Hello devs,

I have found myself in a situation where Spark is doing sub-optimal 
computations for my RDDs, and I was wondering whether a patch to enable 
improved performance for this scenario would be a welcome addition to Spark or 

The scenario happens when trying to cogroup two RDDs that are sorted by key and 
share the same partitioner. CoGroupedRDD will correctly detect that the RDDs 
have the same partitioner and will therefore create narrow cogroup split 
dependencies, as opposed to shuffle dependencies. This is great because it 
prevents any shuffling from happening. However, the cogroup is unable to detect 
that the RDDs are sorted in the same way, and will still insert all elements of 
the RDD in a map in order to join the elements with the same key.

When both RDDs are sorted using the same order, the cogroup can just join by 
doing a single pass over the data (since the data is ordered by key, you can 
just keep iterating until you find a different key). This would greatly reduce 
the memory requirements for these kind of operations.

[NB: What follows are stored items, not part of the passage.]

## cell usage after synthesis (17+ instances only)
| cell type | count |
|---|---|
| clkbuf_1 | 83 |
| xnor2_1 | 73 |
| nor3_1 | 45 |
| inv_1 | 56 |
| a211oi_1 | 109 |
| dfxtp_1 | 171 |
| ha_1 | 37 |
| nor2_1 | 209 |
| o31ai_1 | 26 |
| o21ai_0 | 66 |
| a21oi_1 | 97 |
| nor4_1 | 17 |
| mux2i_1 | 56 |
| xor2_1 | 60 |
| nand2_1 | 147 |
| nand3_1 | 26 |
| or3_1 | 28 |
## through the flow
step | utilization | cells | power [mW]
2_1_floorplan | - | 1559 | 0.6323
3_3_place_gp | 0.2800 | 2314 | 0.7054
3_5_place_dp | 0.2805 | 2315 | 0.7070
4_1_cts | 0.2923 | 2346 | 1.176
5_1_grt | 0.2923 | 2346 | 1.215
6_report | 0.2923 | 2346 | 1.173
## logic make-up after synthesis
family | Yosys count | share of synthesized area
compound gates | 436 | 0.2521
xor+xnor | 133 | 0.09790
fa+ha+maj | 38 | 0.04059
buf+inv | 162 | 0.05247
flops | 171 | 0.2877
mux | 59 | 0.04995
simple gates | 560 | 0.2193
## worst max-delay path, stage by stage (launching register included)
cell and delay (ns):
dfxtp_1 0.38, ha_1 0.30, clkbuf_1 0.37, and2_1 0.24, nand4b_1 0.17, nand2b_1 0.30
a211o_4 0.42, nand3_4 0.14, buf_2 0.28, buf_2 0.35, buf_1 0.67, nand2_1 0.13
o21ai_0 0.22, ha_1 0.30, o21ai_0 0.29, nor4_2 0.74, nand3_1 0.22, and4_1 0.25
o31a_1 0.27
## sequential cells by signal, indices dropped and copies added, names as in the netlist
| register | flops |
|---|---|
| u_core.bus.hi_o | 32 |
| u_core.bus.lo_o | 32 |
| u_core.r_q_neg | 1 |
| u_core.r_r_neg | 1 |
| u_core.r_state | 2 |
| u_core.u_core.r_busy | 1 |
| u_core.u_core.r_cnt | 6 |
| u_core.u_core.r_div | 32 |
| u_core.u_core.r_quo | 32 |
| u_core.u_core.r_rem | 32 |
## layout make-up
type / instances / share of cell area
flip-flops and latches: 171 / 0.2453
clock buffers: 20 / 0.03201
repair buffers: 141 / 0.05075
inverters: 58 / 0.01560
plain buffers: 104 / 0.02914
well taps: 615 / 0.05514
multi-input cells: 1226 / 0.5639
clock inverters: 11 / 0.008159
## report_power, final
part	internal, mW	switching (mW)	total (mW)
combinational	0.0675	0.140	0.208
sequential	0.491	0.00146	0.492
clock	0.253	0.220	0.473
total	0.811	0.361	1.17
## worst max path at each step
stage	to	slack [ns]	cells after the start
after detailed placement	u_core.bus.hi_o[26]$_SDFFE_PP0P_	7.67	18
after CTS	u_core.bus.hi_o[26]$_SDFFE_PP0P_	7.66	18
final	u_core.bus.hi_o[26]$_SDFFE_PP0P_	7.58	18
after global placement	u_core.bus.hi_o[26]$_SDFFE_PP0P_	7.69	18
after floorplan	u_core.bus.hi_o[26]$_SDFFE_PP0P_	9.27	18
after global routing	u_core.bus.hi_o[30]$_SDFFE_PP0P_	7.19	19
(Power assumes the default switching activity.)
## src/rtl/clk_div_monitor.sv

```systemverilog
// clk_div_monitor
//    Samples a divided clock (clk_in) as data in the clk domain. It measures the
//    rise-to-rise period and the high time of clk_in, checks each measurement
//    against EXP_PERIOD +/- TOL, and tracks lock. It also reports a stuck clk_in
//    once TIMEOUT cycles pass without a rise.
//
// Ports
//    clk        sole clock, rising edge
//    rst        synchronous active-high reset
//    clk_in     divided clock under test
//    locked     high while in LOCKED
//    meas_vld   one-cycle pulse when period_o/high_o update
//    period_o   last measured period (clk cycles)
//    high_o     last measured high time (clk cycles)
//    err_pulse  one-cycle pulse on a bad period while LOCKED
//    stuck      one-cycle pulse on timeout
//    err_cnt    saturating count of err_pulse events
//
// state     | meaning
// ST_IDLE   | waiting for the first rise; that rise only starts the counter
// ST_ACQ    | counting consecutive good periods toward lock
// ST_LOCKED | LOCK_CNT good periods seen; a bad one flags an error
// ST_ERROR  | bad period seen while locked; waits for a good one
module clk_div_monitor #(
   parameter int CNT_W      = 8,
   parameter int EXP_PERIOD = 5,
   parameter int TOL        = 1,
   parameter int LOCK_CNT   = 4,
   parameter int TIMEOUT    = 32
) (
   input  logic             clk,
   input  logic             rst,
   input  logic             clk_in,
   output logic             locked,
   output logic             meas_vld,
   output logic [CNT_W-1:0] period_o,
   output logic [CNT_W-1:0] high_o,
   output logic             err_pulse,
   output logic             stuck,
   output logic [7:0]       err_cnt
);
   localparam int GC_W = $clog2(LOCK_CNT + 1);
   localparam logic [CNT_W-1:0] P_MIN  = CNT_W'(EXP_PERIOD - TOL);
   localparam logic [CNT_W-1:0] P_MAX  = CNT_W'(EXP_PERIOD + TOL);
   localparam logic [CNT_W-1:0] T_OUT  = CNT_W'(TIMEOUT);
   localparam logic [GC_W-1:0]  G_LOCK = GC_W'(LOCK_CNT);

   typedef enum logic [1:0] {ST_IDLE, ST_ACQ, ST_LOCKED, ST_ERROR} state_t;

   state_t           state, state_nxt;
   logic             s1, s2, s3;
   logic             rise, fall;
   logic [CNT_W-1:0] run_cnt;
   logic [CNT_W-1:0] hi_q;
   logic [GC_W-1:0]  good_cnt, good_nxt, good_inc;
   logic             good_meas;
   logic             meas_now, err_now, stuck_now;

   assign rise     = s2 & ~s3;
   assign fall     = ~s2 & s3;
   assign good_inc = good_cnt + GC_W'(1);
   assign locked   = (state == ST_LOCKED);

   // run_cnt holds the cycles elapsed since the last rise, so on the next rise
   // it equals the period, and on a fall it equals the high time.
   assign good_meas = (run_cnt >= P_MIN) && (run_cnt <= P_MAX) &&
                      (hi_q != '0) && (hi_q < run_cnt);

   always_ff @(posedge clk) begin
      if (rst) begin
         s1      <= 1'b0;
         s2      <= 1'b0;
         s3      <= 1'b0;
         run_cnt <= '0;
         hi_q    <= '0;
      end else begin
         s1 <= clk_in;
         s2 <= s1;
         s3 <= s2;
         if (rise)
            run_cnt <= CNT_W'(1);
         else if (run_cnt != '1)
            run_cnt <= run_cnt + CNT_W'(1);
         if (fall)
            hi_q <= run_cnt;
      end
   end

   always_ff @(posedge clk) begin
      if (rst) begin
         state    <= ST_IDLE;
         good_cnt <= '0;
      end else begin
         state    <= state_nxt;
         good_cnt <= good_nxt;
      end
   end

   always_comb begin
      state_nxt = state;
      good_nxt  = good_cnt;
      meas_now  = 1'b0;
      err_now   = 1'b0;
      stuck_now = 1'b0;
      case (state)
         ST_IDLE: begin
            if (rise) begin
               state_nxt = ST_ACQ;
               good_nxt  = '0;
            end
         end
         ST_ACQ: begin
            if (rise) begin
               meas_now = 1'b1;
               if (good_meas) begin
                  good_nxt = good_inc;
                  if (good_inc == G_LOCK)
                     state_nxt = ST_LOCKED;
               end else begin
                  good_nxt = '0;
               end
            end
         end
         ST_LOCKED: begin
            if (rise) begin
               meas_now = 1'b1;
               if (!good_meas) begin
                  state_nxt = ST_ERROR;
                  err_now   = 1'b1;
               end
            end
         end
         ST_ERROR: begin
            if (rise) begin
               meas_now = 1'b1;
               if (good_meas) begin
                  state_nxt = ST_ACQ;
                  good_nxt  = GC_W'(1);
               end
            end
         end
         default: state_nxt = ST_IDLE;
      endcase
      // A rise on the timeout cycle is a legitimate (long) period, so it wins.
      if (state != ST_IDLE && !rise && run_cnt == T_OUT) begin
         state_nxt = ST_IDLE;
         good_nxt  = '0;
         stuck_now = 1'b1;
      end
   end

   always_ff @(posedge clk) begin
      if (rst) begin
         meas_vld  <= 1'b0;
         period_o  <= '0;
         high_o    <= '0;
         err_pulse <= 1'b0;
         stuck     <= 1'b0;
         err_cnt   <= '0;
      end else begin
         meas_vld  <= meas_now;
         err_pulse <= err_now;
         stuck     <= stuck_now;
         if (meas_now) begin
            period_o <= run_cnt;
            high_o   <= hi_q;
         end
         if (err_now && err_cnt != 8'hFF)
            err_cnt <= err_cnt + 8'd1;
      end
   end
endmodule

```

Adding this to spark would require adding an “ordering” member to RDD of type 
Option[Ordering], similarly to how the “partitioner” field works. That way, the 
sorting operations could populate this field and the operations that could 
benefit from this knowledge (cogroup, join, groupbykey, etc.) could read it to 
change their behavior accordingly.

Do you think this would be a good addition to Spark?